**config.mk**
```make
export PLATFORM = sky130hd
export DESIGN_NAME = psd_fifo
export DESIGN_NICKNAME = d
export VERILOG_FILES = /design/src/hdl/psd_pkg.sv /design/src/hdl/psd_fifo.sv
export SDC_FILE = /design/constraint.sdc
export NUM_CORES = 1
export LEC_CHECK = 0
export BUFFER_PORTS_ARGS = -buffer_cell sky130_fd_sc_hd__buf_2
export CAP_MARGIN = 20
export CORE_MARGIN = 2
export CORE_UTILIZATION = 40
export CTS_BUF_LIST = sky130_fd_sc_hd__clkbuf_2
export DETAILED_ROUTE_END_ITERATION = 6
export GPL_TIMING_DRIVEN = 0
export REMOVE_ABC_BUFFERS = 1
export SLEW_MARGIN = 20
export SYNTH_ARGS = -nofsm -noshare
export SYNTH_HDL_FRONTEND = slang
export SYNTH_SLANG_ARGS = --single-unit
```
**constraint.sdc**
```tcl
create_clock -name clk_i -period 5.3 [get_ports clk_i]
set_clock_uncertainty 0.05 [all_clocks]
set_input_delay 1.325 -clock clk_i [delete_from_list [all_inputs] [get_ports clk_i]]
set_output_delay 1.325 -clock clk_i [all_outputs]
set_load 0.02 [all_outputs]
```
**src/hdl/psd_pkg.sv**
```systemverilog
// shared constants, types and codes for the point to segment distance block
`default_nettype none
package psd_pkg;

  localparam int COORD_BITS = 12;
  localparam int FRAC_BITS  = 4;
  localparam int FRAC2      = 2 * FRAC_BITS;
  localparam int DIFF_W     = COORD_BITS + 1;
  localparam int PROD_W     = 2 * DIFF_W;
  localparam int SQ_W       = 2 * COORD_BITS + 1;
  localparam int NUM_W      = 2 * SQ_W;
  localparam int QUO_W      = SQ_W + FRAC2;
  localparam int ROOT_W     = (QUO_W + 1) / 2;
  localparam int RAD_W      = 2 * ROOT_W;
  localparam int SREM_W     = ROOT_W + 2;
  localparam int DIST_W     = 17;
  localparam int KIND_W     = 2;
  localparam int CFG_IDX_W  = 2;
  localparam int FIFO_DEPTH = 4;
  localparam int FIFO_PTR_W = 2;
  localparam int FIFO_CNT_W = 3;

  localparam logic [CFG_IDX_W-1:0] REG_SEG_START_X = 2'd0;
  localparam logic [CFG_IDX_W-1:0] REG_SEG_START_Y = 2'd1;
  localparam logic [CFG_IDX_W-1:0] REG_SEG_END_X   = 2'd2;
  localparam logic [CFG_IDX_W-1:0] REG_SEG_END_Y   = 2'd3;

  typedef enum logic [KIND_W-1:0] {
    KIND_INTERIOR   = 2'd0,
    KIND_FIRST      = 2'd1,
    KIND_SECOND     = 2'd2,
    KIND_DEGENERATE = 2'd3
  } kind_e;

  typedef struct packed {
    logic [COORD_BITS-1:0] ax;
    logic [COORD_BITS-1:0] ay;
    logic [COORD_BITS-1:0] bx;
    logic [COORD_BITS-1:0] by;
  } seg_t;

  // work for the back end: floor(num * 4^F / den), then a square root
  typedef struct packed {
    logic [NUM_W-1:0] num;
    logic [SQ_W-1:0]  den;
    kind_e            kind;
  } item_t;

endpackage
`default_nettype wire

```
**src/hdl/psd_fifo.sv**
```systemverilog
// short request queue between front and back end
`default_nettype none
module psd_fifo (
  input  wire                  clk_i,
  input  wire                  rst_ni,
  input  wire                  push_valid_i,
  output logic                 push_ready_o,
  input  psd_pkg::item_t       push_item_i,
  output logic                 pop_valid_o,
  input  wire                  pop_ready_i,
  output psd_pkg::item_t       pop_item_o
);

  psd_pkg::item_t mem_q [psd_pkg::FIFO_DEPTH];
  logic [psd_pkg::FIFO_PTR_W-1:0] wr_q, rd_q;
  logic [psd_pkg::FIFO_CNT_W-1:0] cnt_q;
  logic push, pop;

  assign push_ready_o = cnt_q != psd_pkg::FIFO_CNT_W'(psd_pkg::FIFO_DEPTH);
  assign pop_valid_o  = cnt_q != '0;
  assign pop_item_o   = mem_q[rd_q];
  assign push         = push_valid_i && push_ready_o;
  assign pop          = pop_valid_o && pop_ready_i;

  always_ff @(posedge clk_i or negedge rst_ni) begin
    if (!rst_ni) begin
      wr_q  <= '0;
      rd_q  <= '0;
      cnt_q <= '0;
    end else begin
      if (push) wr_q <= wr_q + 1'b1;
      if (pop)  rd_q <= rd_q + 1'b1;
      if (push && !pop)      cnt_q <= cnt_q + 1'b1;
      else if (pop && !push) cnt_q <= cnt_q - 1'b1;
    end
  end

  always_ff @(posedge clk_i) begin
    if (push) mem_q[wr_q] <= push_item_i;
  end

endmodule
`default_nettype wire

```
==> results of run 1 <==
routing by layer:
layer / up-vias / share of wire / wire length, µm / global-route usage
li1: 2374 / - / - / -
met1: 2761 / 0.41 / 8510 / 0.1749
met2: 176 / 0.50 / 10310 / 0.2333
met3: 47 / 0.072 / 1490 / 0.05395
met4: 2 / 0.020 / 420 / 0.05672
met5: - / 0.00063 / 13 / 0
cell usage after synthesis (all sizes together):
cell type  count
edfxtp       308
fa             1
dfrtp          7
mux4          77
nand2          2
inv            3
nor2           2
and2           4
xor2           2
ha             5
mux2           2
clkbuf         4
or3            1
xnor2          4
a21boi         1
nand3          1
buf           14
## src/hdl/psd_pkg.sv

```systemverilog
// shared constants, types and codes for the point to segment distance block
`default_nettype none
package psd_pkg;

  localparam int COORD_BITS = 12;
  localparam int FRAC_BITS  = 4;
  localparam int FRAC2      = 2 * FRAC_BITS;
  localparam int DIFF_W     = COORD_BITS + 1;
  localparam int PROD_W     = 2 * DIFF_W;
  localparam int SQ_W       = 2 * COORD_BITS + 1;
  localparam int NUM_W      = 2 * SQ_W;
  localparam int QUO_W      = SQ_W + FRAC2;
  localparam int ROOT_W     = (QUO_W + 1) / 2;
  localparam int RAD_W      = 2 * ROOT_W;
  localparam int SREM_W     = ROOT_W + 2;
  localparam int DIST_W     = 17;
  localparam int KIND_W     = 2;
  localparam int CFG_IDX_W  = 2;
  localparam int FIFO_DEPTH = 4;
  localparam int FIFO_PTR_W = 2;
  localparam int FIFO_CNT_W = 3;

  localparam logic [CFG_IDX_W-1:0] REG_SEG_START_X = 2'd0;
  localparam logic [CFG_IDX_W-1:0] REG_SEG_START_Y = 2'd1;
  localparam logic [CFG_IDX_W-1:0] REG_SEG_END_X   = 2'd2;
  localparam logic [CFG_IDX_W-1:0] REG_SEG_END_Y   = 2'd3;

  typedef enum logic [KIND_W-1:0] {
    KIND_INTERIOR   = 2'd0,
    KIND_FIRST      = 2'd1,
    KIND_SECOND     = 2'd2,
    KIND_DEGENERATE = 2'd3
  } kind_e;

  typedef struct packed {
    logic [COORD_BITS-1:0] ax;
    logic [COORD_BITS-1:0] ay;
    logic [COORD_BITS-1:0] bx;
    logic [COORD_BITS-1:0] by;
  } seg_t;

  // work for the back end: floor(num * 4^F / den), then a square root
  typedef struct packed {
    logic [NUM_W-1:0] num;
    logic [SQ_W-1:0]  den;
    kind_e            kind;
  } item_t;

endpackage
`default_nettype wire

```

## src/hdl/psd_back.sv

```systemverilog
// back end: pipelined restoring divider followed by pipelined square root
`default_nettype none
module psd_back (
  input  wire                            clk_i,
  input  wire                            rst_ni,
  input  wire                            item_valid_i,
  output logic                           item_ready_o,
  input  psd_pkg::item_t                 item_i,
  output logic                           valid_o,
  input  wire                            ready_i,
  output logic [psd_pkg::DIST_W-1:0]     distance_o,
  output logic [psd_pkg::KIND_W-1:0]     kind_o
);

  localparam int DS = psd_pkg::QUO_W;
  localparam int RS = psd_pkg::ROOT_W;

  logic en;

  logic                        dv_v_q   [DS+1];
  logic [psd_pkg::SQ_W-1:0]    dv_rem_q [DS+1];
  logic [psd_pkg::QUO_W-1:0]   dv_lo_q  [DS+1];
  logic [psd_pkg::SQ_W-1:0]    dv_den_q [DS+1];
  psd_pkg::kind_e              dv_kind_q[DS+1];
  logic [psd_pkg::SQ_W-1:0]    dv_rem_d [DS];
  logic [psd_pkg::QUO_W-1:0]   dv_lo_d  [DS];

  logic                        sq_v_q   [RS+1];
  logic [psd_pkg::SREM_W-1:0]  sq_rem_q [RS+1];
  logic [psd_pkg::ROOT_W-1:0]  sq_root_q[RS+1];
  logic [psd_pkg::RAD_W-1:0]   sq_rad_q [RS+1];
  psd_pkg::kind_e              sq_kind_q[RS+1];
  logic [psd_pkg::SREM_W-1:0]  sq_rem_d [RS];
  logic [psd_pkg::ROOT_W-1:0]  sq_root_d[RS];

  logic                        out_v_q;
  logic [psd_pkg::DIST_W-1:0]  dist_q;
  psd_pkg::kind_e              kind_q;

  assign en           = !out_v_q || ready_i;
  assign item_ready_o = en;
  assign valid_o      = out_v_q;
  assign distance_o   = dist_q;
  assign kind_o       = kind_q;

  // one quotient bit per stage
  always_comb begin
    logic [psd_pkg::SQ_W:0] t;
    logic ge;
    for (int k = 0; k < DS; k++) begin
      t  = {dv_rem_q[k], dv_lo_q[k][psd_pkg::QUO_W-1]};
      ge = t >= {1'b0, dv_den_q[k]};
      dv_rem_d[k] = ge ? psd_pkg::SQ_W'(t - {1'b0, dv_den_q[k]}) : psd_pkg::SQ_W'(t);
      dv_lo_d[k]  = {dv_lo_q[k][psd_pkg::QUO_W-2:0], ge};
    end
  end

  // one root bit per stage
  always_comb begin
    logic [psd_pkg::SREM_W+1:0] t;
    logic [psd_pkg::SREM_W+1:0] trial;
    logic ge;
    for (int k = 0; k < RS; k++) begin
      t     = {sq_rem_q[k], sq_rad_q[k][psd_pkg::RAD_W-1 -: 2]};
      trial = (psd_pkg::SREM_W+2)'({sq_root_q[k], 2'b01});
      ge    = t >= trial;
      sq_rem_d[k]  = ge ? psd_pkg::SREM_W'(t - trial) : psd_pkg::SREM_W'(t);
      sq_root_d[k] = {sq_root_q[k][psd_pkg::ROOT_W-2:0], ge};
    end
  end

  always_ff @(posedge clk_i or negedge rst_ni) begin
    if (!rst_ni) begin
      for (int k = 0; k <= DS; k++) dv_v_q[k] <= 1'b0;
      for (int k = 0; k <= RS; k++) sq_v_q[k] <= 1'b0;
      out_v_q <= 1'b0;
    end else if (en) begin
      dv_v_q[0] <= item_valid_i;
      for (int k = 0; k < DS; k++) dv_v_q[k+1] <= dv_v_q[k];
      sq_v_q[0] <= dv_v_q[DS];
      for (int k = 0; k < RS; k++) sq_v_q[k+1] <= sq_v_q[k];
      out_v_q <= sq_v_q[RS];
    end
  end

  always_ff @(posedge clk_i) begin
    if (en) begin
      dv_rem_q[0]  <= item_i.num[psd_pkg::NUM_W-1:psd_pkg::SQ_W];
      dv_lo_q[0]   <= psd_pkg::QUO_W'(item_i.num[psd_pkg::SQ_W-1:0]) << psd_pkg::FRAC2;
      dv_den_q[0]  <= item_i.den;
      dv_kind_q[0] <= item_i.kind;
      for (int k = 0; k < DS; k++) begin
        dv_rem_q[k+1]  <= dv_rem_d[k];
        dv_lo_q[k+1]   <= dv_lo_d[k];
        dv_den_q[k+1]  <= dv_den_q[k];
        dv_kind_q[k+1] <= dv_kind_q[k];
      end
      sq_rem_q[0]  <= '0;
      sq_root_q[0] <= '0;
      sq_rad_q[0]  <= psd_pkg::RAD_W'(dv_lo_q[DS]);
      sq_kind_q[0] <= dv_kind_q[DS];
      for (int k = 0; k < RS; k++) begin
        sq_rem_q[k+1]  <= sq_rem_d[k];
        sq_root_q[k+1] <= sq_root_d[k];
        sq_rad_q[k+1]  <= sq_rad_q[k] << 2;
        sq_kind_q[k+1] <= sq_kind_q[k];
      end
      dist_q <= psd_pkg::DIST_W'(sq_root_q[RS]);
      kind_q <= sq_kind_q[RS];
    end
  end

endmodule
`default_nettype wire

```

==*==

▶ **INSTRUCTIONS FOR THE TASK**:
Search the data and copy each line containing "else".

▶ **TASK RESULT**:
    end else begin
      else if (pop && !push) cnt_q <= cnt_q - 1'b1;
    end else if (en) begin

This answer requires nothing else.